Every business has its periods of depression, but the business man doesn't go into bankruptcy and take the poor debtor's oath when trade is dull; he keeps right on at the old stand. If you are a progressive you oughtn't to be discouraged because you can't keep on progressing all the time. Why not make use of the interruptions to snatch a little spiritual refreshment. William Penn declared that the best year of his life was one in which he was forcibly prevented from being busy, and garnered what he called the "Fruits of Solitude." There is more than one way of getting forward. The social reformer comes to what seems the end of his road, and is tempted to turn back. Then he needs to be assured that it is not so bad as it seems. The road is under repair, which may be inconvenient for him, but in the interest of future wayfarers.
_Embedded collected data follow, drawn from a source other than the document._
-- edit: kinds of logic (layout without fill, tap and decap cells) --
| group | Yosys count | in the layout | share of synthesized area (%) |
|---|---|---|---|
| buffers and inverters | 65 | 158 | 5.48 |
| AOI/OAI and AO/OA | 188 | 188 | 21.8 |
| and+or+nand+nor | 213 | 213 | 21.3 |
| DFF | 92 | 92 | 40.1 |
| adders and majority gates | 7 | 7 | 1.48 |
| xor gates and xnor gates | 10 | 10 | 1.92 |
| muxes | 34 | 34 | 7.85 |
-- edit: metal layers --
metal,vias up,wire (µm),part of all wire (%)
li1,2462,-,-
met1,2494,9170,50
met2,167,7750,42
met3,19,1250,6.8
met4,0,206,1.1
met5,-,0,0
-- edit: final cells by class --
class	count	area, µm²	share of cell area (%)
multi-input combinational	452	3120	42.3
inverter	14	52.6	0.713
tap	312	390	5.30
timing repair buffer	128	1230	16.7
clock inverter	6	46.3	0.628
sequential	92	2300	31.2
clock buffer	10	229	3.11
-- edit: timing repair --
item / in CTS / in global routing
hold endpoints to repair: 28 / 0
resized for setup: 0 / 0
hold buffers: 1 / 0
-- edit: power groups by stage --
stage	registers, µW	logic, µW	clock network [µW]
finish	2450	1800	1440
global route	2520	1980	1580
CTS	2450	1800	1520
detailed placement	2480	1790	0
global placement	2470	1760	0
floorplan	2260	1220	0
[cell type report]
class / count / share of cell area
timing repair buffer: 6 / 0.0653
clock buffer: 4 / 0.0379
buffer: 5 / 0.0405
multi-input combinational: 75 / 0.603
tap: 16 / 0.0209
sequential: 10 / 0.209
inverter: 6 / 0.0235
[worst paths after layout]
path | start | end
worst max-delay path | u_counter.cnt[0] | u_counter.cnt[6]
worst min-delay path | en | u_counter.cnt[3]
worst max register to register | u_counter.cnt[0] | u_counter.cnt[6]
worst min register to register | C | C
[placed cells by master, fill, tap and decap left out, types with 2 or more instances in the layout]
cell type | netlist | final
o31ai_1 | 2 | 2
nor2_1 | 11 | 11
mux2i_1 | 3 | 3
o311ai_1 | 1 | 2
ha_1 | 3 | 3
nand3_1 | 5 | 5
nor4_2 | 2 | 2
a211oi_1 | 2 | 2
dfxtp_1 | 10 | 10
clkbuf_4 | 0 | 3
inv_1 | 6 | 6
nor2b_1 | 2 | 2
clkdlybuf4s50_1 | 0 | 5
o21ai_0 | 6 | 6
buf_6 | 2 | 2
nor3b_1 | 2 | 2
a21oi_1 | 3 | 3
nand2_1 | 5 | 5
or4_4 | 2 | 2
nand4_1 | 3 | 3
==> config.mk <==
export PLATFORM = sky130hd
export DESIGN_NAME = data_mem_hs
export DESIGN_NICKNAME = d
export VERILOG_FILES = /design/src/rtl/data_mem_hs.sv
export SDC_FILE = /design/constraint.sdc
export NUM_CORES = 2
export LEC_CHECK = 0
export BUFFER_PORTS_ARGS = -buffer_cell sky130_fd_sc_hd__buf_2
export CORE_MARGIN = 3
export CORE_UTILIZATION = 50
export CTS_CLUSTER_SIZE = 20
export DETAILED_ROUTE_END_ITERATION = 7
export PLACE_DENSITY = 0.65
export SYNTH_ARGS = -nofsm -noshare
export SYNTH_HDL_FRONTEND = slang
export SYNTH_SLANG_ARGS = --single-unit
==> constraint.sdc <==
create_clock -name clk -period 15.95 [get_ports clk]
set_input_delay 2.3925 -clock clk [delete_from_list [all_inputs] [get_ports clk]]
set_output_delay 2.3925 -clock clk [all_outputs]
set_load 0.05 [all_outputs]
In the meantime he may make a detour which is recommended as unsafe but possible. If he is really socially minded he will accept the explanation and go on without grumbling. I would like to point out two or three critical periods when a social worker needs a friend.

The first is when he gets a job. Now getting a job is not so difficult for a young person as liking a job: that is an acquired taste. An ideal is expansive, alluring, thrilling. On the other hand, a job is narrow, definite, confining. It is not an opportunity for the display of all your spiritual talents. It is something that has to be done. So to the eager idealist it is apt to be a come-down, as if one had to sacrifice inspiration to efficiency. One sets out to serve humanity and finds himself a rather humble member of an organization.
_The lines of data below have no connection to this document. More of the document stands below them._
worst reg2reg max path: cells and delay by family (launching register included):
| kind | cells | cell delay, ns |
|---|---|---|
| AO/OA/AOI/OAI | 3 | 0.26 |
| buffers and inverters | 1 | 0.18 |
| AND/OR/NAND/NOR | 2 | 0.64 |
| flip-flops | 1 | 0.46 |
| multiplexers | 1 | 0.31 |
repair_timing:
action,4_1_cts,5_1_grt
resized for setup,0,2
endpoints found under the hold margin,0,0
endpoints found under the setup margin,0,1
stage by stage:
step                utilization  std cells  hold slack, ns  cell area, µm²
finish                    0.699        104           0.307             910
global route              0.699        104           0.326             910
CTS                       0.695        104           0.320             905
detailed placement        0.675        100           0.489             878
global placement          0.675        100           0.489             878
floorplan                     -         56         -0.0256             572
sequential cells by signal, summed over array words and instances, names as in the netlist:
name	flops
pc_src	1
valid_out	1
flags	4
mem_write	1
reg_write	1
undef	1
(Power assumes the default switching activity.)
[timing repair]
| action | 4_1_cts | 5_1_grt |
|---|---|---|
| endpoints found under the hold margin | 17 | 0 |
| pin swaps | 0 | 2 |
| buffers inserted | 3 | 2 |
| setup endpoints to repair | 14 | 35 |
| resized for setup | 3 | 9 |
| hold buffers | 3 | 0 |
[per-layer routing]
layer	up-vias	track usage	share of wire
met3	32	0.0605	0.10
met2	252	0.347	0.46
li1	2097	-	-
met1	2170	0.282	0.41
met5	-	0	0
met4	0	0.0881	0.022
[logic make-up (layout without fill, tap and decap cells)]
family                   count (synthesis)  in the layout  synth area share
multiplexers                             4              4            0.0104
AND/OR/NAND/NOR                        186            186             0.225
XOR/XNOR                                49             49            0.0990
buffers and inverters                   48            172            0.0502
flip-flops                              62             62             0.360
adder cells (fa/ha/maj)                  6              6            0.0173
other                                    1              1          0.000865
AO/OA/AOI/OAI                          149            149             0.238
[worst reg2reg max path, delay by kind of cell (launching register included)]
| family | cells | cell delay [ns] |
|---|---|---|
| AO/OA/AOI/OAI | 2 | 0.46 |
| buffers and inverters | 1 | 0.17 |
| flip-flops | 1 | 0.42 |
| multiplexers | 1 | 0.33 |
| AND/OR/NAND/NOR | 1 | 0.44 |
$ cat src/rtl/fetch_unit.sv
// fetch_unit: MIPS instruction-fetch stage with IF/ID register.
// Keeps one word request outstanding to instruction memory, captures the
// returned instruction with its PC, and loads the next PC from downstream
// when decode consumes the instruction. A redirect always wins; a redirect
// while a response is in flight sends the FSM to DRAIN so that response is
// dropped.
// Optional feature macro: FETCH_ALIGN_CHECK_EN (misaligned fetch PC stops
// fetching in ERR and raises a sticky fetch_misalign until a redirect).
module fetch_unit #(
    parameter logic [31:0] RESET_PC = 32'h0000_3000
) (
    input  logic        clk,
    input  logic        reset_n,
    input  logic [31:0] npc,
    input  logic        stall,
    input  logic        redirect,
    input  logic [31:0] redirect_pc,
    output logic        imem_req,
    output logic [31:0] imem_addr,
    input  logic        imem_gnt,
    input  logic        imem_rvalid,
    input  logic [31:0] imem_rdata,
    output logic        if_id_valid,
    output logic [31:0] if_id_instr,
    output logic [31:0] if_id_pc,
    output logic [31:0] fetch_pc,
    output logic        fetch_misalign
);

    typedef enum logic [2:0] {
        ST_IDLE,
        ST_FETCH,
        ST_WAIT,
        ST_DECODE,
        ST_DRAIN,
        ST_ERR
    } state_t;

    state_t      r_state;
    state_t      w_state_next;
    logic [31:0] r_fetch_pc;
    logic [31:0] w_fetch_pc_next;
    logic        r_if_id_valid;
    logic        w_if_id_valid_next;
    logic [31:0] r_if_id_instr;
    logic [31:0] w_if_id_instr_next;
    logic [31:0] r_if_id_pc;
    logic [31:0] w_if_id_pc_next;
    logic        w_gnt;

`ifdef FETCH_ALIGN_CHECK_EN
    logic        r_misalign;
    logic        w_misalign_next;
    logic        w_pc_misaligned;

    // Request only from registered state; a misaligned PC never goes out.
    assign w_pc_misaligned = (r_fetch_pc[1:0] != 2'b00);
    assign imem_req        = (r_state == ST_FETCH) && !w_pc_misaligned;
    assign imem_addr       = r_fetch_pc;
    assign fetch_misalign  = r_misalign;
`else
    // Low address bits are forced to zero so memory always sees a word address.
    assign imem_req        = (r_state == ST_FETCH);
    assign imem_addr       = {r_fetch_pc[31:2], 2'b00};
    assign fetch_misalign  = 1'b0;
`endif

    // A grant only counts while a request is actually being presented.
    assign w_gnt = imem_req & imem_gnt;

    assign if_id_valid = r_if_id_valid;
    assign if_id_instr = r_if_id_instr;
    assign if_id_pc    = r_if_id_pc;
    assign fetch_pc    = r_fetch_pc;

    // Next-state and next-register logic; redirect overrides everything last.
    always_comb begin
        w_state_next       = r_state;
        w_fetch_pc_next    = r_fetch_pc;
        w_if_id_valid_next = r_if_id_valid;
        w_if_id_instr_next = r_if_id_instr;
        w_if_id_pc_next    = r_if_id_pc;
`ifdef FETCH_ALIGN_CHECK_EN
        w_misalign_next    = r_misalign;
`endif
        case (r_state)
            ST_IDLE: w_state_next = ST_FETCH;
            ST_FETCH: begin
`ifdef FETCH_ALIGN_CHECK_EN
                if (w_pc_misaligned) begin
                    w_misalign_next = 1'b1;
                    w_state_next    = ST_ERR;
                end else
`endif
                if (w_gnt) begin
                    w_state_next = ST_WAIT;
                end
            end
            ST_WAIT: begin
                if (imem_rvalid) begin
                    w_if_id_instr_next = imem_rdata;
                    w_if_id_pc_next    = r_fetch_pc;
                    w_if_id_valid_next = 1'b1;
                    w_state_next       = ST_DECODE;
                end
            end
            ST_DECODE: begin
                if (!stall) begin
                    w_fetch_pc_next    = npc;
                    w_if_id_valid_next = 1'b0;
                    w_state_next       = ST_FETCH;
                end
            end
            ST_DRAIN: begin
                if (imem_rvalid) begin
                    w_state_next = ST_FETCH;
                end
            end
            ST_ERR: w_state_next = ST_ERR;
            default: w_state_next = ST_IDLE;
        endcase

        if (redirect) begin
            w_fetch_pc_next    = redirect_pc;
            w_if_id_valid_next = 1'b0;
            w_if_id_instr_next = r_if_id_instr;
            w_if_id_pc_next    = r_if_id_pc;
`ifdef FETCH_ALIGN_CHECK_EN
            w_misalign_next    = 1'b0;
`endif
            // Any response already granted must be swallowed before refetching.
            if ((r_state == ST_WAIT) || (r_state == ST_DRAIN) ||
                ((r_state == ST_FETCH) && w_gnt)) begin
                w_state_next = ST_DRAIN;
            end else begin
                w_state_next = ST_FETCH;
            end
        end
    end

    // State and IF/ID registers with asynchronous active-low reset.
    always_ff @(posedge clk or negedge reset_n) begin
        if (!reset_n) begin
            r_state       <= ST_IDLE;
            r_fetch_pc    <= RESET_PC;
            r_if_id_valid <= 1'b0;
            r_if_id_instr <= 32'h0;
            r_if_id_pc    <= 32'h0;
`ifdef FETCH_ALIGN_CHECK_EN
            r_misalign    <= 1'b0;
`endif
        end else begin
            r_state       <= w_state_next;
            r_fetch_pc    <= w_fetch_pc_next;
            r_if_id_valid <= w_if_id_valid_next;
            r_if_id_instr <= w_if_id_instr_next;
            r_if_id_pc    <= w_if_id_pc_next;
`ifdef FETCH_ALIGN_CHECK_EN
            r_misalign    <= w_misalign_next;
`endif
        end
    end

endmodule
Before one has learned the necessity of specialization he is like a small boy who has a dime in his pocket, taken to a ten-cent store. There is nothing in the store that is beyond his means. He can have anything in the store which he chooses. He walks about like a prince in a palace of enchantments. The fair princesses at the counters wait upon his will. Each of the glittering articles makes its mute appeal. He is the fountain of honor. It is for him to say which ten-cent treasure is worth his ten cents.
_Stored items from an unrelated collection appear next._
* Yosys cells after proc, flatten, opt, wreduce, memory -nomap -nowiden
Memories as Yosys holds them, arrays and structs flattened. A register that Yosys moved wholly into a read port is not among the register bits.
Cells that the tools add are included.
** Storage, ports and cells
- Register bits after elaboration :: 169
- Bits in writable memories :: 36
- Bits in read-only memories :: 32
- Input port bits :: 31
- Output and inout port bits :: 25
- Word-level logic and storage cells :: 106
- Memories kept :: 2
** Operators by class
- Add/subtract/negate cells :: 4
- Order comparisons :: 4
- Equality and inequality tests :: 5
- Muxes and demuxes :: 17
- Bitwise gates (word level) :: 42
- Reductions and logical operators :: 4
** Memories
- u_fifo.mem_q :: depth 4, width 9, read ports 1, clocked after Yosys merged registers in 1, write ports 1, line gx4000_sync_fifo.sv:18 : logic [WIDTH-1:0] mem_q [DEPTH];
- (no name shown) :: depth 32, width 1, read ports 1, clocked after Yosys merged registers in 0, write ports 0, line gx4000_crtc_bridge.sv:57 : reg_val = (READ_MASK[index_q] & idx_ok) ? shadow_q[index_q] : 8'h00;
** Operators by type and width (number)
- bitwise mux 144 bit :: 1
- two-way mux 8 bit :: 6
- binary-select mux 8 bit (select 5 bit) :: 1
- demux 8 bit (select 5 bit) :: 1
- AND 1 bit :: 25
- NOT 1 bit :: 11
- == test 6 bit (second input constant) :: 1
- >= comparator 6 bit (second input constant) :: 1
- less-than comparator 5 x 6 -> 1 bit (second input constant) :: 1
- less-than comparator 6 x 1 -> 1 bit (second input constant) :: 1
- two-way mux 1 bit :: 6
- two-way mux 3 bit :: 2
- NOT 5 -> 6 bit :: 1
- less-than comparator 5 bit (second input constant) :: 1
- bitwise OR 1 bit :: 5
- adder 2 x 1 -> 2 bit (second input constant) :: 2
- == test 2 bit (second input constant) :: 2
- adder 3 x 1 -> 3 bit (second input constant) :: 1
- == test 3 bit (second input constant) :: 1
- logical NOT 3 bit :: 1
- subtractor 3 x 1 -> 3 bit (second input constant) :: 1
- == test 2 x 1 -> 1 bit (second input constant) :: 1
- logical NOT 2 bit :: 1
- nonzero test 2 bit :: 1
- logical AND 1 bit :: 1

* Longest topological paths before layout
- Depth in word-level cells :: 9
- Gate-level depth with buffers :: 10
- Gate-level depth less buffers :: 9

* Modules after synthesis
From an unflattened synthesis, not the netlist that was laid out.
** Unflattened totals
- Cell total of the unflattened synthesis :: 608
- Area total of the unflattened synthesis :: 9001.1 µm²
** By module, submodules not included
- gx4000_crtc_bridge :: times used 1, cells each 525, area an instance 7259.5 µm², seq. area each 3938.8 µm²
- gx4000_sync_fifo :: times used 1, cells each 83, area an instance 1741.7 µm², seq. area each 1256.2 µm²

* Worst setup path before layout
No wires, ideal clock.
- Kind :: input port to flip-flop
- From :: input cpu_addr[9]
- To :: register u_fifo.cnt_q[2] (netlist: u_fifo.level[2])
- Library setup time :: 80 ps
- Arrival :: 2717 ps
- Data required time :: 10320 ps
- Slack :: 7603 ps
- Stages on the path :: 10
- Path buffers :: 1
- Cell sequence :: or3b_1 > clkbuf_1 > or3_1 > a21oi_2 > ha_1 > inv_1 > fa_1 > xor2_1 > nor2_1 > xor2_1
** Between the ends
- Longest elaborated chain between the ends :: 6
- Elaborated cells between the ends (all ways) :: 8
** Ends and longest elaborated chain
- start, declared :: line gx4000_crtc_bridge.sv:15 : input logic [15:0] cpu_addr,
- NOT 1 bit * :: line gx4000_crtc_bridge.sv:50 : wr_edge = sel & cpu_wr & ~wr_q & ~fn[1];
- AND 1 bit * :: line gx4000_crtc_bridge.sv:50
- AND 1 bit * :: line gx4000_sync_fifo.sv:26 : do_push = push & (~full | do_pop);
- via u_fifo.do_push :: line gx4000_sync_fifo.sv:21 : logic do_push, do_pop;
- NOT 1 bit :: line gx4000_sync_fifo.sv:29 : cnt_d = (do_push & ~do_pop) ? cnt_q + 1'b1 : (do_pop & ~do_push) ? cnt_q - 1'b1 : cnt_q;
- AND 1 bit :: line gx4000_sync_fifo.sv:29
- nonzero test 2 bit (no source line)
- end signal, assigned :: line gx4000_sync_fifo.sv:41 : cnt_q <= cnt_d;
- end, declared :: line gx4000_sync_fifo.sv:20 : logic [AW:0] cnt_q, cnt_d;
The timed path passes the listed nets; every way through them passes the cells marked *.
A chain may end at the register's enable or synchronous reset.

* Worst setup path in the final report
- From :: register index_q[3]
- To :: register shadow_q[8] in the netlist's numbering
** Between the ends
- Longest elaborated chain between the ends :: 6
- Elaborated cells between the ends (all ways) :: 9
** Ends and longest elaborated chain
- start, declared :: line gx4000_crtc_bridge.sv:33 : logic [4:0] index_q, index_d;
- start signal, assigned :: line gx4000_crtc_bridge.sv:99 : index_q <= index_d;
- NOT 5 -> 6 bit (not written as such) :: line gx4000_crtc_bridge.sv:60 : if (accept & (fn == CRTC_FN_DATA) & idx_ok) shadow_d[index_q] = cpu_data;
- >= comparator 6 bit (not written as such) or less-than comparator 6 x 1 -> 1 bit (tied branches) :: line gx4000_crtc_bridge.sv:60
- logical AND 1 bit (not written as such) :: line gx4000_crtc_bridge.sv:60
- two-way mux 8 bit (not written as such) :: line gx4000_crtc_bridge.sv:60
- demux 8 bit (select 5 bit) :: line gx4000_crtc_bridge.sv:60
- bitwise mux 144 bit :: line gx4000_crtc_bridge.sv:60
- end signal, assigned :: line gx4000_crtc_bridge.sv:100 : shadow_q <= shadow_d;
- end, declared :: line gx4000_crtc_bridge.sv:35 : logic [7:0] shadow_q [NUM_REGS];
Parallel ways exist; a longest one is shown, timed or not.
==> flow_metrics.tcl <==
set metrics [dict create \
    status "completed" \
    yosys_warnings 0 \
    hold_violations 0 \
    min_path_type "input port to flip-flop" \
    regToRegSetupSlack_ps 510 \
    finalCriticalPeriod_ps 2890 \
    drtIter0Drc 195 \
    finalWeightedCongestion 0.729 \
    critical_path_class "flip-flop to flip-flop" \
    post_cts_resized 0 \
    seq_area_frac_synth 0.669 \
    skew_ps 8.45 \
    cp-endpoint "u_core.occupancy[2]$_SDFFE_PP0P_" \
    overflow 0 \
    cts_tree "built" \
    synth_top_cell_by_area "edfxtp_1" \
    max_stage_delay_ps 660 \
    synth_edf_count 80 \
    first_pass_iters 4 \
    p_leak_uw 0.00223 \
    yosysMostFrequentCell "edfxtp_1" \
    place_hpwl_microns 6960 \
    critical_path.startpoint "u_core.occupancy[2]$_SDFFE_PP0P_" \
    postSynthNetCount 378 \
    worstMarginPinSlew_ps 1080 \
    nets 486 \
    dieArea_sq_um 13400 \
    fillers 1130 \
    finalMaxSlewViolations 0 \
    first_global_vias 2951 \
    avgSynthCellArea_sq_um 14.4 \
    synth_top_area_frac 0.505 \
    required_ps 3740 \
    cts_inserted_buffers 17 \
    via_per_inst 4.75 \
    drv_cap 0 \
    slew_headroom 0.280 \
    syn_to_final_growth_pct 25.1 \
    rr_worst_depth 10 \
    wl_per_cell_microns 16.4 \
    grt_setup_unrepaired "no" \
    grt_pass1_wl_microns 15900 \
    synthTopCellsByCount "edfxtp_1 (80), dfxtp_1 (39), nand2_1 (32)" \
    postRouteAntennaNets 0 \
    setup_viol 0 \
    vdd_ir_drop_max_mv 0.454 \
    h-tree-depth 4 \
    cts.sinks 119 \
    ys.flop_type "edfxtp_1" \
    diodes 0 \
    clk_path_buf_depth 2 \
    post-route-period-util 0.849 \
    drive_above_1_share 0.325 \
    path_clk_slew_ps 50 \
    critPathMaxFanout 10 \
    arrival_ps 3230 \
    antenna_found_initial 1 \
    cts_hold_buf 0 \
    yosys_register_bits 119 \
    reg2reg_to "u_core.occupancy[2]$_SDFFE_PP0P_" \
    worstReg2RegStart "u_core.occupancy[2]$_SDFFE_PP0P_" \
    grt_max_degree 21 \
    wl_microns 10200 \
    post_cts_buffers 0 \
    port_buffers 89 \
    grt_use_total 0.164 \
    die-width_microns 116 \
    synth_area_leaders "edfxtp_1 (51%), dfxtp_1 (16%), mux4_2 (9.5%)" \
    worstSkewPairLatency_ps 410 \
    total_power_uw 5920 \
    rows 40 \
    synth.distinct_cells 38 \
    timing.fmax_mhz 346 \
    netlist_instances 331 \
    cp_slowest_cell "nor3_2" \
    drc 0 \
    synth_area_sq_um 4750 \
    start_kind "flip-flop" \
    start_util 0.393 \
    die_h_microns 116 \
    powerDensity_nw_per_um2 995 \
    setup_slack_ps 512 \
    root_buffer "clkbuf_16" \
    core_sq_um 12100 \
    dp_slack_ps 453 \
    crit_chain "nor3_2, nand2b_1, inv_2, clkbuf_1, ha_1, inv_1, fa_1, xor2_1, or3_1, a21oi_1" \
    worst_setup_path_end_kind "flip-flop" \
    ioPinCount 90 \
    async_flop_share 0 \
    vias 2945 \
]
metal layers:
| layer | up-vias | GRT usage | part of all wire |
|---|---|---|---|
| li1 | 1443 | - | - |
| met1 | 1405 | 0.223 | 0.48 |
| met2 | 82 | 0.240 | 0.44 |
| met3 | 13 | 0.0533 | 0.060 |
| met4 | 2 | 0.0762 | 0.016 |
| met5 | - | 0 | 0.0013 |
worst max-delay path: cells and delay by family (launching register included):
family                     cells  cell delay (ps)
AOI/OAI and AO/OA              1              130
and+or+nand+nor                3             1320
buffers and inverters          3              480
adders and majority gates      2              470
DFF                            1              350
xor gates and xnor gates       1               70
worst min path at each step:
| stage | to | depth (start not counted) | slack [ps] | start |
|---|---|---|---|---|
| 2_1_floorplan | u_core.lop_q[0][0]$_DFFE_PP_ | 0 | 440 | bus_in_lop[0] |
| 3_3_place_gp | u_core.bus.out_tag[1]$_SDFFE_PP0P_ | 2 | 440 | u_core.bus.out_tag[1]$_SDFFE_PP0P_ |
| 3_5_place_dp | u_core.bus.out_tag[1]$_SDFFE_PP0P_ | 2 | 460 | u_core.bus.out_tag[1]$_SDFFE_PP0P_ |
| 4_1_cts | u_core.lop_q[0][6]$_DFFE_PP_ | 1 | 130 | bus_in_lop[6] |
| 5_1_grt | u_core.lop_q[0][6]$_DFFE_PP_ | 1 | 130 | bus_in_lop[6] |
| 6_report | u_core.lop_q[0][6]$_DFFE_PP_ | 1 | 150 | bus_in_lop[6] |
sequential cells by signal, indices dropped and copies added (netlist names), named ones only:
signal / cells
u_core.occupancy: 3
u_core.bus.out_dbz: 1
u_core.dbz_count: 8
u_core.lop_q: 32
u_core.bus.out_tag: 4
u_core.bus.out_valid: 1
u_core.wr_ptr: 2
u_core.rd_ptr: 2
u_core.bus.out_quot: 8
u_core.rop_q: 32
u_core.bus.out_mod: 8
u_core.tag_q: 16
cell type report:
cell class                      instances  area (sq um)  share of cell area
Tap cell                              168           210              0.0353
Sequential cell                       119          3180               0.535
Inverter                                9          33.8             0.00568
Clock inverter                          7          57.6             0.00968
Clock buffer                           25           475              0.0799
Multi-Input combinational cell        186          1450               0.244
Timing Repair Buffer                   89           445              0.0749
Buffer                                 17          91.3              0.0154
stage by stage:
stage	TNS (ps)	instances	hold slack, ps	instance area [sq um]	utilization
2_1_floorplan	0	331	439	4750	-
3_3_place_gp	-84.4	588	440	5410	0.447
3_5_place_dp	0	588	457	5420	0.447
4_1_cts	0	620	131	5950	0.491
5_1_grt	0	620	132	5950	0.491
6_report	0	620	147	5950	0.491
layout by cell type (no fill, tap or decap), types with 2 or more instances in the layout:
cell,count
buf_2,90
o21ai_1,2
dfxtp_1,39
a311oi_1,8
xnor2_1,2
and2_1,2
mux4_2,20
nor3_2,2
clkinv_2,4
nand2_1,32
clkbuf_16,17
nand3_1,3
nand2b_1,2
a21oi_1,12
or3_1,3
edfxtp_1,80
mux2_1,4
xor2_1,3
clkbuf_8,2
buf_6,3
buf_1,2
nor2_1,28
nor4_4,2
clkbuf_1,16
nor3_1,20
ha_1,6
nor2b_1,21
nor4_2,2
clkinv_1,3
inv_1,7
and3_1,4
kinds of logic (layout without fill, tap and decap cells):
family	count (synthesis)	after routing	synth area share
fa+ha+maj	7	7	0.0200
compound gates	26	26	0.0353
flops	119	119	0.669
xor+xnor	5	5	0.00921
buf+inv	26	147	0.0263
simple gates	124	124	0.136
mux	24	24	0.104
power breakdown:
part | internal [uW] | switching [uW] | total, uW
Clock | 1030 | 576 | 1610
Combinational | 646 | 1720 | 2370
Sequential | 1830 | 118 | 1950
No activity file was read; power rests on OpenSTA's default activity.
`config.mk`:
```
export PLATFORM = sky130hd
export DESIGN_NAME = stage_elastic
export DESIGN_NICKNAME = d
export VERILOG_FILES = /design/src/rtl/stage_elastic_pkg.sv /design/src/rtl/stage_elastic_mem.sv /design/src/rtl/stage_elastic.sv
export SDC_FILE = /design/constraint.sdc
export NUM_CORES = 1
export LEC_CHECK = 0
export ABC_AREA = 1
export CAP_MARGIN = 20
export CORE_ASPECT_RATIO = 1.25
export CORE_MARGIN = 2
export CORE_UTILIZATION = 40
export DETAILED_ROUTE_END_ITERATION = 10
export PLACE_DENSITY = 0.7
export SETUP_SLACK_MARGIN = 0.2
export SLEW_MARGIN = 10
export SYNTH_ARGS = -nofsm -noshare
export SYNTH_HDL_FRONTEND = slang
export SYNTH_SLANG_ARGS = --single-unit
```
`constraint.sdc`:
```
create_clock -name clk -period 13.2 [get_ports clk]
set_input_delay 2.64 -clock clk [delete_from_list [all_inputs] [get_ports clk]]
set_output_delay 2.64 -clock clk [all_outputs]
set_load 0.05 [all_outputs]
```
## config.mk

```make
export PLATFORM = sky130hd
export DESIGN_NAME = inta_sequencer
export DESIGN_NICKNAME = d
export VERILOG_FILES = /design/src/rtl/pic_pkg.sv /design/src/rtl/inta_sync.sv /design/src/rtl/inta_sequencer.sv
export SDC_FILE = /design/constraint.sdc
export NUM_CORES = 1
export LEC_CHECK = 0
export CAP_MARGIN = 0
export CORE_ASPECT_RATIO = 1.25
export CORE_MARGIN = 2
export CORE_UTILIZATION = 35
export CTS_BUF_LIST = sky130_fd_sc_hd__clkbuf_4
export CTS_CLUSTER_DIAMETER = 60
export DETAILED_ROUTE_END_ITERATION = 10
export GPL_TIMING_DRIVEN = 0
export PLACE_DENSITY = 0.72
export SYNTH_ARGS = -nofsm -noshare
export SYNTH_HDL_FRONTEND = slang
export SYNTH_SLANG_ARGS = --single-unit
```

## constraint.sdc

```tcl
create_clock -name clk -period 1.5 [get_ports clk]
set_input_delay 0.15 -clock clk [delete_from_list [all_inputs] [get_ports clk]]
set_output_delay 0.15 -clock clk [all_outputs]
set_load 0.01 [all_outputs]
```
<file path="config.mk">
export PLATFORM = sky130hd
export DESIGN_NAME = ucdp_latch_regf
export DESIGN_NICKNAME = d
export VERILOG_FILES = /design/src/rtl/ucdp_latch_regf.sv
export SDC_FILE = /design/constraint.sdc
export NUM_CORES = 1
export LEC_CHECK = 0
export CAP_MARGIN = 20
export CORE_ASPECT_RATIO = 1.1
export CORE_MARGIN = 2
export CORE_UTILIZATION = 49
export CTS_CLUSTER_DIAMETER = 30
export CTS_CLUSTER_SIZE = 12
export DETAILED_ROUTE_END_ITERATION = 16
export GPL_TIMING_DRIVEN = 0
export PLACE_DENSITY = 0.74
export SYNTH_ARGS = -nofsm -noshare
export SYNTH_HDL_FRONTEND = slang
export SYNTH_SLANG_ARGS = --single-unit
</file>
<file path="constraint.sdc">
create_clock -name main_clk_i -period 1.25 [get_ports main_clk_i]
set_input_delay 0.25 -clock main_clk_i [delete_from_list [all_inputs] [get_ports main_clk_i]]
set_output_delay 0.25 -clock main_clk_i [all_outputs]
set_load 0.005 [all_outputs]
</file>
Now, so long as he delays his decision he feels that the store is his potentially. He has an option which he has not yet used. But the pleasant indecision cannot last. He makes his choice and hands his dime to the maiden, who instantly loses interest in him. His whole attitude toward the store changes. What is a ten-cent store to one who no longer has ten cents?

For a moment he feels that he has a grievance. But the cheerful philosophy of youth reasserts itself. He reflects that he was told that he could have anything in that store, but he was not promised everything. He has got what he paid for; now if he wants something else he must earn another ten cents.

That seems a simple lesson in practical philosophy, but many earnest people do not seem to have learned it. They feel that they have not accomplished anything because they have not accomplished everything. Now, one cannot

reproach them for this lack of discrimination, but one can say that they lose a great deal of satisfaction that they are really entitled to.

Coming back to the ten-cent store, the wise boy who would get the utmost personal satisfaction out of his visit should provide himself with two tencent pieces: one to spend and one to remain with him unspent and free. And the happy worker is one who has enough interest in his own job to be efficient, and then enough interest in the big world outside his own job to be interesting. It is that overflow that is his real gift.

Another critical point where there is need of a broad and wholesome philosophy is when the social worker gets his eyes open to the faults of the social order to which he belongs. Starting out to be a servant of society, he has experiences which make him a critic. I take it for granted that every social worker who has his wits about him makes certain disturbing discoveries sooner or later. Things that he had admired are not so admirable as he had thought. When he started out he had a very clear idea of right and wrong. Right is what the best people in my community do. Wrong is that which is different. There is a sort of sea-level of righteousness from which everything can be measured. The philanthropist reaches down to the submerged classes and lifts them up to the proper level. This is the simple theory of the uplifter.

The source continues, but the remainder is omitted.